Task statement: Write all of the lines below out again, exactly as they stand.

Input material:

This is an optimization exercise on Yosys and OpenROAD, whose aim is small area, a short achievable clock period and few clock cycles per item, not a production implementation. RTL that was checked went through simulation tests only; none was proved equivalent to the original. No activity file was given, so power comes from the tool's default toggle rates.

## the reference run
// reorder_buffer
module reorder_buffer #(
  parameter DATA_WIDTH = 32
)(
  input  logic                    clk,
  input  logic                    rst_n,
  input  logic            [3:0]   s_arid_i,
  input  logic                    s_arvalid_i,
  output logic                    s_arready_o,
  output logic [DATA_WIDTH-1:0]   s_rdata_o,
  output logic            [3:0]   s_rid_o,
  output logic                    s_rvalid_o,
  input  logic                    s_rready_i,
  output logic            [3:0]   m_arid_o,
  output logic                    m_arvalid_o,
  input  logic                    m_arready_i,
  input  logic [DATA_WIDTH-1:0]   m_rdata_i,
  input  logic            [3:0]   m_rid_i,
  input  logic                    m_rvalid_i,
  output logic                    m_rready_o
);
  logic                  ar_hand_shake;
  logic [3:0]            head_id;
  logic                  head_valid;
  logic [15:0]           head_sel;
  logic [DATA_WIDTH-1:0] stored_data;
  logic                  stored;
  logic                  arrives;
  logic                  load;
  logic                  out_valid;
  logic [3:0]            out_id;
  logic [DATA_WIDTH-1:0] out_data;
  assign m_arid_o      = s_arid_i;
  assign m_arvalid_o   = s_arvalid_i;
  assign s_arready_o   = m_arready_i;
  assign ar_hand_shake = s_arvalid_i && m_arready_i;
  assign m_rready_o    = 1'b1;
  fifo FIFO(
    .clk_i    ( clk ),
    .resetn_i ( rst_n ),
    .push_i   ( ar_hand_shake ),
    .data_i   ( s_arid_i ),
    .pop_i    ( load ),
    .head_o   ( head_id ),
    .hsel_o   ( head_sel ),
    .hvalid_o ( head_valid )
  );
  memory #(
    .DATA_WIDTH ( DATA_WIDTH )
  ) MEM (
    .clk_i    ( clk ),
  ...
==> module fifo, before the edit <==
module fifo(
  input  logic        clk_i,
  input  logic        resetn_i,
  input  logic        push_i,
  input  logic [3:0]  data_i,
  input  logic        pop_i,
  output logic [3:0]  head_o,
  output logic [15:0] hsel_o,
  output logic        hvalid_o
);
  logic [3:0]  next [15:0];
  logic [3:0]  head, tail, head_next, head_new;
  logic [15:0] hsel;
  logic        hvalid;
  logic        more;
  assign head_o   = head;
  assign hsel_o   = hsel;
  assign hvalid_o = hvalid;
  assign more     = hvalid && ( head != tail );
  always @( posedge clk_i )
    for( int k = 0; k < 16; k++ )
      if( push_i && tail == k[3:0] )
        next[k] <= data_i;
  always @( posedge clk_i )
    if( push_i )
      tail <= data_i;
  always_comb
    begin
      head_next = '0;
      for( int k = 0; k < 16; k++ )
        head_next = head_next | ( next[k] & {4{hsel[k]}} );
    end
  assign head_new = ( pop_i && more ) ? head_next : data_i;
  always @( posedge clk_i )
    if( !resetn_i )
      hvalid <= 1'b0;
    else
      hvalid <= pop_i ? ( more || push_i ) : ( hvalid || push_i );
  always @( posedge clk_i )
    if( pop_i || !hvalid )
      begin
        head <= head_new;
        for( int k = 0; k < 16; k++ )
          hsel[k] <= ( head_new == k[3:0] );
      end
endmodule
clock: 4.7 ns
lec_check: 0
cap_margin: 20
core_margin: 2
core_utilization: 40
cts_cluster_diameter: 100
cts_cluster_size: 30
setup_slack_margin: 2.5
slew_margin: 20
run.sh (not shown) runs the stock make flow with config.mk's settings and CLKGATE_MAP_FILE= SYNTH_SCRIPT=/design/flow/synth_recipe.tcl, a recipe that flattens the netlist after the stock synthesis.
#### Input delta (the trial run over the reference run)
--- a/flow/design.v
+++ b/flow/design.v
@@ -29,11 +29,11 @@
     begin
       head_next = '0;
       for( int k = 0; k < 16; k++ )
         head_next = head_next | ( next[k] & {4{hsel[k]}} );
     end
-  assign head_new = ( pop_i && more ) ? head_next : data_i;
+  assign head_new = more ? head_next : data_i;
   always @( posedge clk_i )
     if( !resetn_i )
       hvalid <= 1'b0;
     else
       hvalid <= pop_i ? ( more || push_i ) : ( hvalid || push_i );
Per the final summary, the trial run finished and its layout is clean on timing, DRC and antenna.
Looking only at all-layer global routing usage, and setting everything else aside, the higher value of the trial run and the reference run goes to the trial run.
Cell area after technology mapping came out lower on the trial run than on the reference run.
For the first-pass GRT wire length, the trial run came in about 5% higher than the reference run did.
From the reference run to the trial run the numbers moved as follows: maximum frequency went down by 29 MHz, post-layout instance area +5.8%, worst hold slack went up, first-iteration DRC count shows an increase of 41%, part of the power in combinational logic went up.
Function was not checked in any run of this note: the RTL went through the layout flow alone.


reorder_buffer, a different RTL version from the one above (not shown whole).
Size in the first run: roughly 650 flip-flops, roughly 90 I/O pins.
==> module memory, before the edit <==
module memory #(
  parameter DATA_WIDTH = 8
)(
  input  logic                  clk_i,
  input  logic                  resetn_i,
  input  logic [3:0]            waddr_i,
  input  logic                  wr_i,
  input  logic [DATA_WIDTH-1:0] data_i,
  input  logic [3:0]            caddr_i,    
  input  logic                  clr_i,
  input  logic [15:0]           rsel_i,     
  output logic [DATA_WIDTH-1:0] data_o,
  output logic                  valid_o
);
  logic [15:0]           valid;
  logic [15:0]           wsel;
  logic [DATA_WIDTH-1:0] mem [15:0];
  always_comb
    for( int k = 0; k < 16; k++ )
      wsel[k] = wr_i && ( waddr_i == k[3:0] );
  always @( posedge clk_i )
    for( int k = 0; k < 16; k++ )
      if( wsel[k] )
        mem[k] <= data_i;
  always @( posedge clk_i )
    if( !resetn_i )
      valid <= '0;
    else
      for( int k = 0; k < 16; k++ )
        if( wsel[k] )
          valid[k] <= 1'b1;
        else if( clr_i && caddr_i == k[3:0] )
          valid[k] <= 1'b0;
  always_comb
    begin
      data_o  = '0;
      valid_o = 1'b0;
      for( int k = 0; k < 16; k++ )
        begin
          data_o  = data_o  | ( mem[k] & {DATA_WIDTH{rsel_i[k] && valid[k]}} );
          valid_o = valid_o | ( valid[k] & rsel_i[k] );
        end
    end
endmodule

Task response:
This is an optimization exercise on Yosys and OpenROAD, whose aim is small area, a short achievable clock period and few clock cycles per item, not a production implementation. RTL that was checked went through simulation tests only; none was proved equivalent to the original. No activity file was given, so power comes from the tool's default toggle rates.

## the reference run
// reorder_buffer
module reorder_buffer #(
  parameter DATA_WIDTH = 32
)(
  input  logic                    clk,
  input  logic                    rst_n,
  input  logic            [3:0]   s_arid_i,
  input  logic                    s_arvalid_i,
  output logic                    s_arready_o,
  output logic [DATA_WIDTH-1:0]   s_rdata_o,
  output logic            [3:0]   s_rid_o,
  output logic                    s_rvalid_o,
  input  logic                    s_rready_i,
  output logic            [3:0]   m_arid_o,
  output logic                    m_arvalid_o,
  input  logic                    m_arready_i,
  input  logic [DATA_WIDTH-1:0]   m_rdata_i,
  input  logic            [3:0]   m_rid_i,
  input  logic                    m_rvalid_i,
  output logic                    m_rready_o
);
  logic                  ar_hand_shake;
  logic [3:0]            head_id;
  logic                  head_valid;
  logic [15:0]           head_sel;
  logic [DATA_WIDTH-1:0] stored_data;
  logic                  stored;
  logic                  arrives;
  logic                  load;
  logic                  out_valid;
  logic [3:0]            out_id;
  logic [DATA_WIDTH-1:0] out_data;
  assign m_arid_o      = s_arid_i;
  assign m_arvalid_o   = s_arvalid_i;
  assign s_arready_o   = m_arready_i;
  assign ar_hand_shake = s_arvalid_i && m_arready_i;
  assign m_rready_o    = 1'b1;
  fifo FIFO(
    .clk_i    ( clk ),
    .resetn_i ( rst_n ),
    .push_i   ( ar_hand_shake ),
    .data_i   ( s_arid_i ),
    .pop_i    ( load ),
    .head_o   ( head_id ),
    .hsel_o   ( head_sel ),
    .hvalid_o ( head_valid )
  );
  memory #(
    .DATA_WIDTH ( DATA_WIDTH )
  ) MEM (
    .clk_i    ( clk ),
  ...
==> module fifo, before the edit <==
module fifo(
  input  logic        clk_i,
  input  logic        resetn_i,
  input  logic        push_i,
  input  logic [3:0]  data_i,
  input  logic        pop_i,
  output logic [3:0]  head_o,
  output logic [15:0] hsel_o,
  output logic        hvalid_o
);
  logic [3:0]  next [15:0];
  logic [3:0]  head, tail, head_next, head_new;
  logic [15:0] hsel;
  logic        hvalid;
  logic        more;
  assign head_o   = head;
  assign hsel_o   = hsel;
  assign hvalid_o = hvalid;
  assign more     = hvalid && ( head != tail );
  always @( posedge clk_i )
    for( int k = 0; k < 16; k++ )
      if( push_i && tail == k[3:0] )
        next[k] <= data_i;
  always @( posedge clk_i )
    if( push_i )
      tail <= data_i;
  always_comb
    begin
      head_next = '0;
      for( int k = 0; k < 16; k++ )
        head_next = head_next | ( next[k] & {4{hsel[k]}} );
    end
  assign head_new = ( pop_i && more ) ? head_next : data_i;
  always @( posedge clk_i )
    if( !resetn_i )
      hvalid <= 1'b0;
    else
      hvalid <= pop_i ? ( more || push_i ) : ( hvalid || push_i );
  always @( posedge clk_i )
    if( pop_i || !hvalid )
      begin
        head <= head_new;
        for( int k = 0; k < 16; k++ )
          hsel[k] <= ( head_new == k[3:0] );
      end
endmodule
clock: 4.7 ns
lec_check: 0
cap_margin: 20
core_margin: 2
core_utilization: 40
cts_cluster_diameter: 100
cts_cluster_size: 30
setup_slack_margin: 2.5
slew_margin: 20
run.sh (not shown) runs the stock make flow with config.mk's settings and CLKGATE_MAP_FILE= SYNTH_SCRIPT=/design/flow/synth_recipe.tcl, a recipe that flattens the netlist after the stock synthesis.
#### Input delta (the trial run over the reference run)
--- a/flow/design.v
+++ b/flow/design.v
@@ -29,11 +29,11 @@
     begin
       head_next = '0;
       for( int k = 0; k < 16; k++ )
         head_next = head_next | ( next[k] & {4{hsel[k]}} );
     end
-  assign head_new = ( pop_i && more ) ? head_next : data_i;
+  assign head_new = more ? head_next : data_i;
   always @( posedge clk_i )
     if( !resetn_i )
       hvalid <= 1'b0;
     else
       hvalid <= pop_i ? ( more || push_i ) : ( hvalid || push_i );
Per the final summary, the trial run finished and its layout is clean on timing, DRC and antenna.
Looking only at all-layer global routing usage, and setting everything else aside, the higher value of the trial run and the reference run goes to the trial run.
Cell area after technology mapping came out lower on the trial run than on the reference run.
For the first-pass GRT wire length, the trial run came in about 5% higher than the reference run did.
From the reference run to the trial run the numbers moved as follows: maximum frequency went down by 29 MHz, post-layout instance area +5.8%, worst hold slack went up, first-iteration DRC count shows an increase of 41%, part of the power in combinational logic went up.
Function was not checked in any run of this note: the RTL went through the layout flow alone.


reorder_buffer, a different RTL version from the one above (not shown whole).
Size in the first run: roughly 650 flip-flops, roughly 90 I/O pins.
==> module memory, before the edit <==
module memory #(
  parameter DATA_WIDTH = 8
)(
  input  logic                  clk_i,
  input  logic                  resetn_i,
  input  logic [3:0]            waddr_i,
  input  logic                  wr_i,
  input  logic [DATA_WIDTH-1:0] data_i,
  input  logic [3:0]            caddr_i,    
  input  logic                  clr_i,
  input  logic [15:0]           rsel_i,     
  output logic [DATA_WIDTH-1:0] data_o,
  output logic                  valid_o
);
  logic [15:0]           valid;
  logic [15:0]           wsel;
  logic [DATA_WIDTH-1:0] mem [15:0];
  always_comb
    for( int k = 0; k < 16; k++ )
      wsel[k] = wr_i && ( waddr_i == k[3:0] );
  always @( posedge clk_i )
    for( int k = 0; k < 16; k++ )
      if( wsel[k] )
        mem[k] <= data_i;
  always @( posedge clk_i )
    if( !resetn_i )
      valid <= '0;
    else
      for( int k = 0; k < 16; k++ )
        if( wsel[k] )
          valid[k] <= 1'b1;
        else if( clr_i && caddr_i == k[3:0] )
          valid[k] <= 1'b0;
  always_comb
    begin
      data_o  = '0;
      valid_o = 1'b0;
      for( int k = 0; k < 16; k++ )
        begin
          data_o  = data_o  | ( mem[k] & {DATA_WIDTH{rsel_i[k] && valid[k]}} );
          valid_o = valid_o | ( valid[k] & rsel_i[k] );
        end
    end
endmodule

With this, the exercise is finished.